Astronauts on board the International Space Station (ISS) have many tasks, but a consistent favorite is taking photographs of Earth. The ISS astronauts don't just take digital images randomly. The photos they shoot are part of a well-defined program of data collection coordinated through the Crew Earth Observations team at Johnson Space Center. Current research targets include glaciers, deltas, urban areas, coral reefs, megafans (inland deltas), and long-term ecological monitoring sites. Dynamic events such as hurricanes, dust storms, volcanic eruptions, and fires are also imaged when possible. The database of astronaut photography is freely accessible via the Internet.
The Crew Earth Observations team selects science targets and uploads them to the ISS crew daily based on the current orbital position of the ISS, local sun angle, predicted local weather conditions, and the task schedule. Satellites, such as Landsat and Terra, that are in polar (pole-to-pole) orbits pass over the same location on the globe at approximately the same time every day. The inclined (angled), equatorial orbit of the ISS and having a "human in the loop" to point the camera allow for a wide variety of local sun angles and ground resolutions (levels of detail) for science targets. These unique characteristics of astronaut photography provide a dataset that includes both scientific and aesthetic, or artistic, value.
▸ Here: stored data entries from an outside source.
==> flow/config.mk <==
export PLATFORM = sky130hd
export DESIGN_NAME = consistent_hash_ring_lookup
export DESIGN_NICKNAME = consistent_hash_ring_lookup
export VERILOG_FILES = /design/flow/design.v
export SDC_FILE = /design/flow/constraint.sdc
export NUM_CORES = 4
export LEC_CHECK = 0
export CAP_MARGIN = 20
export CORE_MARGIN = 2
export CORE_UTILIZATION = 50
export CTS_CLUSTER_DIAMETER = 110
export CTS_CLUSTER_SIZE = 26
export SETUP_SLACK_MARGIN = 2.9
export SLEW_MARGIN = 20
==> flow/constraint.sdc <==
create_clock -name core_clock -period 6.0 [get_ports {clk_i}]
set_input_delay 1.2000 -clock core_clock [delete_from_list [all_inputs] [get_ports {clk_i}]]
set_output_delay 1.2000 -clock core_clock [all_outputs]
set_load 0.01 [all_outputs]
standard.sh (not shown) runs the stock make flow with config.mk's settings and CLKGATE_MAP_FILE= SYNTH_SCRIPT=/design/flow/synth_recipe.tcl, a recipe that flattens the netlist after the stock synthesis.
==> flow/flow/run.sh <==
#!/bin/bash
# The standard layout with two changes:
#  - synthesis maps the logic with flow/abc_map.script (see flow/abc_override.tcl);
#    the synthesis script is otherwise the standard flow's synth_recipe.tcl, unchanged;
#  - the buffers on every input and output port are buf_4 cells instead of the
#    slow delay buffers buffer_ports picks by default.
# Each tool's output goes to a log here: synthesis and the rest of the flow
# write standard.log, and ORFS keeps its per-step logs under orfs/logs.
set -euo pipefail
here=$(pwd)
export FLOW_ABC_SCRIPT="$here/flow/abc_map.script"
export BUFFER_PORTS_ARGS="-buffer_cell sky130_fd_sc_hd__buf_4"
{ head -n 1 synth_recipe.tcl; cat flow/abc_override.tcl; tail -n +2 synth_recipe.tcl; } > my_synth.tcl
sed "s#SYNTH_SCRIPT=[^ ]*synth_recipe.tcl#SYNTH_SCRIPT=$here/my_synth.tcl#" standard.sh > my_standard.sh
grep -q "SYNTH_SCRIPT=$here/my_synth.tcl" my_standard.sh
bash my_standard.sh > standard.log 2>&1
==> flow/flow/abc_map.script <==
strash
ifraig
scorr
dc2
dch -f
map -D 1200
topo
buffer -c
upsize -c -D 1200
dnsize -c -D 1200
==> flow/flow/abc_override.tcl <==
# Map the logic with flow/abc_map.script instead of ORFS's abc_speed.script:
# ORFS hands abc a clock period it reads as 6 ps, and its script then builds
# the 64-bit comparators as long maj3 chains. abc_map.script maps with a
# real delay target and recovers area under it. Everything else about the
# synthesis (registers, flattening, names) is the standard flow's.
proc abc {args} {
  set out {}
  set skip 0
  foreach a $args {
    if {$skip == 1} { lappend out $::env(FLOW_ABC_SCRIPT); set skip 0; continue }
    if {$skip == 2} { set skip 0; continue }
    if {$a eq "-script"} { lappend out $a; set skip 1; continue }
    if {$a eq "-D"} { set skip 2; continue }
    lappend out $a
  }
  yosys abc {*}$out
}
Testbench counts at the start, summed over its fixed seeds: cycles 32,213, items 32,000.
What follows belongs to an exercise in optimizing a design on an open flow for small area, a short achievable clock period and few clock cycles per item; a production flow would make more cautious choices. In this exercise RTL edits were held to simulation tests only and were not proved equivalent to the original. Power is estimated from default activity; no workload was simulated.

==> run a <==
// peer_retry_backoff_scheduler_top
module peer_retry_backoff_scheduler_top (
  input  logic         clk,
  input  logic         rst,
  input  logic         s_tvalid,
  output logic         s_tready,
  input  logic [95:0]  s_tdata,
  input  logic [1:0]   s_tuser,
  output logic         m_tvalid,
  input  logic         m_tready,
  output logic [63:0]  m_tdata,
  output logic [1:0]   m_tuser,
  output logic         m_tlast,
  input  logic         cfg_valid,
  output logic         cfg_ready,
  input  logic [1:0]   cfg_index,
  input  logic [15:0]  cfg_data
);
  localparam int N = 8;
  logic [3:0]  retry_limit;
  logic [9:0]  backoff_base;
  logic [15:0] backoff_cap;
  logic [N-1:0] used, armed;
  logic [47:0]  mac [N];
  logic [7:0]   len [N];
  logic [3:0]   rem [N];
  logic [31:0]  due [N];
  logic        iv;
  logic [1:0]  iop;
  logic [47:0] imac;
  logic [7:0]  ilen;
  logic        izero, ilong, iok;
  logic [31:0] inow;
  logic [N-1:0] drain;
  logic         pv;
  logic [N-1:0] psel;
  logic [3:0]   pshift;
  logic         pcap;
  logic [31:0]  pnow;
  logic        ov;
  logic [1:0]  okind, oerr;
  logic [2:0]  oidx;
  logic [47:0] omac;
  logic [7:0]  olen;
  logic        olast;
  assign cfg_ready = 1'b1;
  assign m_tvalid  = ov;
  assign m_tdata   = {3'b000, olen, omac, oidx, oerr};
  assign m_tuser   = okind;
  assign m_tlast   = olast;
  wire out_free = !ov || m_tready;
  wire drain_busy = |drain;
  wire is_send = iv && iop == 2'd0;
  wire is_comp = iv && iop == 2'd1;
  wire is_tick = iv && iop == 2'd2;
  wire tick_wait = pv;
  wire run_pre   = !drain_busy && !(is_tick && tick_wait);
  wire need_out  = is_send || is_tick;
  wire run       = iv && run_pre && (!need_out || out_free);
  assign s_tready = !iv || (run_pre && (!need_out || !ov || m_tready));
  logic [N-1:0] hit, freev, due_ok, remz;
  logic [31:0]  lag [N];
  always_comb begin
  ...
==> flow/config.mk <==
export PLATFORM = sky130hd
export DESIGN_NAME = peer_retry_backoff_scheduler_top
export DESIGN_NICKNAME = peer_retry_backoff_scheduler_top
export VERILOG_FILES = /design/flow/design.v
export SDC_FILE = /design/flow/constraint.sdc
export NUM_CORES = 4
export LEC_CHECK = 0
export ABC_CLOCK_PERIOD_IN_PS = 3000
export CAP_MARGIN = 20
export CORE_MARGIN = 2
export CORE_UTILIZATION = 40
export SETUP_SLACK_MARGIN = 5
export SLEW_MARGIN = 20
==> flow/constraint.sdc <==
create_clock -name core_clock -period 10.0 [get_ports {clk}]
set_input_delay 2.0000 -clock core_clock [delete_from_list [all_inputs] [get_ports {clk}]]
set_output_delay 2.0000 -clock core_clock [all_outputs]
set_load 0.01 [all_outputs]
run.sh (not shown) runs the stock make flow with config.mk's settings and CLKGATE_MAP_FILE= SYNTH_SCRIPT=/design/flow/synth_recipe.tcl, a recipe that flattens the netlist after the stock synthesis.
==> run b (differences from run a) <==
--- a/flow/config.mk
+++ b/flow/config.mk
@@ -6,8 +6,6 @@
 export NUM_CORES = 4
 export LEC_CHECK = 0
-export ABC_CLOCK_PERIOD_IN_PS = 3000
 export CAP_MARGIN = 20
 export CORE_MARGIN = 2
 export CORE_UTILIZATION = 40
-export SETUP_SLACK_MARGIN = 5
 export SLEW_MARGIN = 20
==> comparison table <==
                                                                               run b                     run a
Clock Power                                                                0.00411 W                 0.00397 W
Longest individual stage delay on the worst path                             0.82 ns                   0.37 ns
R2R setup slack                                                              1.52 ns                   3.36 ns
Clock network power share                                                      44.0%                     42.4%
Final-layout clock buffer total                                                  138                       133
Clock Network Area Fraction                                                    6.51%                     5.72%
Maximum ir drop on the vdd rail                                             0.150 mV                  0.135 mV
Synth-to-Final Area Change                                                     15.2%                     25.7%
Met3 usage in global routing                                                   4.25%                     5.06%
Worst reg2reg path startpoint                                              pshift[1]                 pshift[0]
Total number of cells along the worst setup path                                  35                        37
Total via count after detailed routing                                         32.8k                     34.8k
Total Wirelength                                                           153000 um                 165000 um
Outcome                                                      complete, no violations   complete, no violations
Number of buffers created by CTS                                                 110                       108
Met2 wirelength from detailed routing                                       70700 um                  76300 um
Signal buffers                                                                   227                       544
Share of final layout cell area taken by non-clock buffers                     3.91%                     8.53%
Terminating pin of the worst hold path                                backoff_cap[1]            backoff_cap[3]
Cell mode on critical path                                  sky130_fd_sc_hd__a21oi_1  sky130_fd_sc_hd__a21oi_2
Testbench counts of run a, summed over its fixed seeds: cycles 10,336, items 8,000.
Testbench counts of run b, summed over its fixed seeds: cycles 10,336, items 8,000.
This duality is expressed in ISS Expedition 10 Commander Leroy Chiao's ten favorite photos (see also Expedition 10 Earth Observation Photos; and Shooting for the Heart: Astronaut Finds Passion for Photography in Space).
Two of the world's great cities, New York and Beijing, were among those imaged by Leroy Chiao during Expedition 10. Large urban centers such as these serve as global economic, social, and cultural centers. The establishment and growth of cities also alters local and sometimes regional climate patterns, hydrology, and ecology. Replacement of existing soil and vegetation by asphalt and concrete fosters the creation of urban "heat islands," increases surface water runoff, decreases groundwater recharge, and fragments pre-existing ecosystems.
While cities represent people's most visible alteration of Earth's
surface, numerous other regions of the planet are also directly or
indirectly impacted by human activities. Photography of glaciers,
deserts, coastal regions, and lakes provide data for tracking changes.
Astronauts document the advance and retreat of glacial ice due to
climate change; location and structure of dune fields related to
desertification; changes to coastlines and deltas following hurricanes
or human development; and changes to lakes and rivers related to land
cover and land use change. Digital astronaut photographs only record
data in the visible red, green, and blue wavelengths of light (not
infrared, for example), but the variety of acquisition times and
spatial resolutions make these data useful additions to more
traditional multispectral and hyperspectral datasets from satellites
and other remote-sensing platforms like aircraft.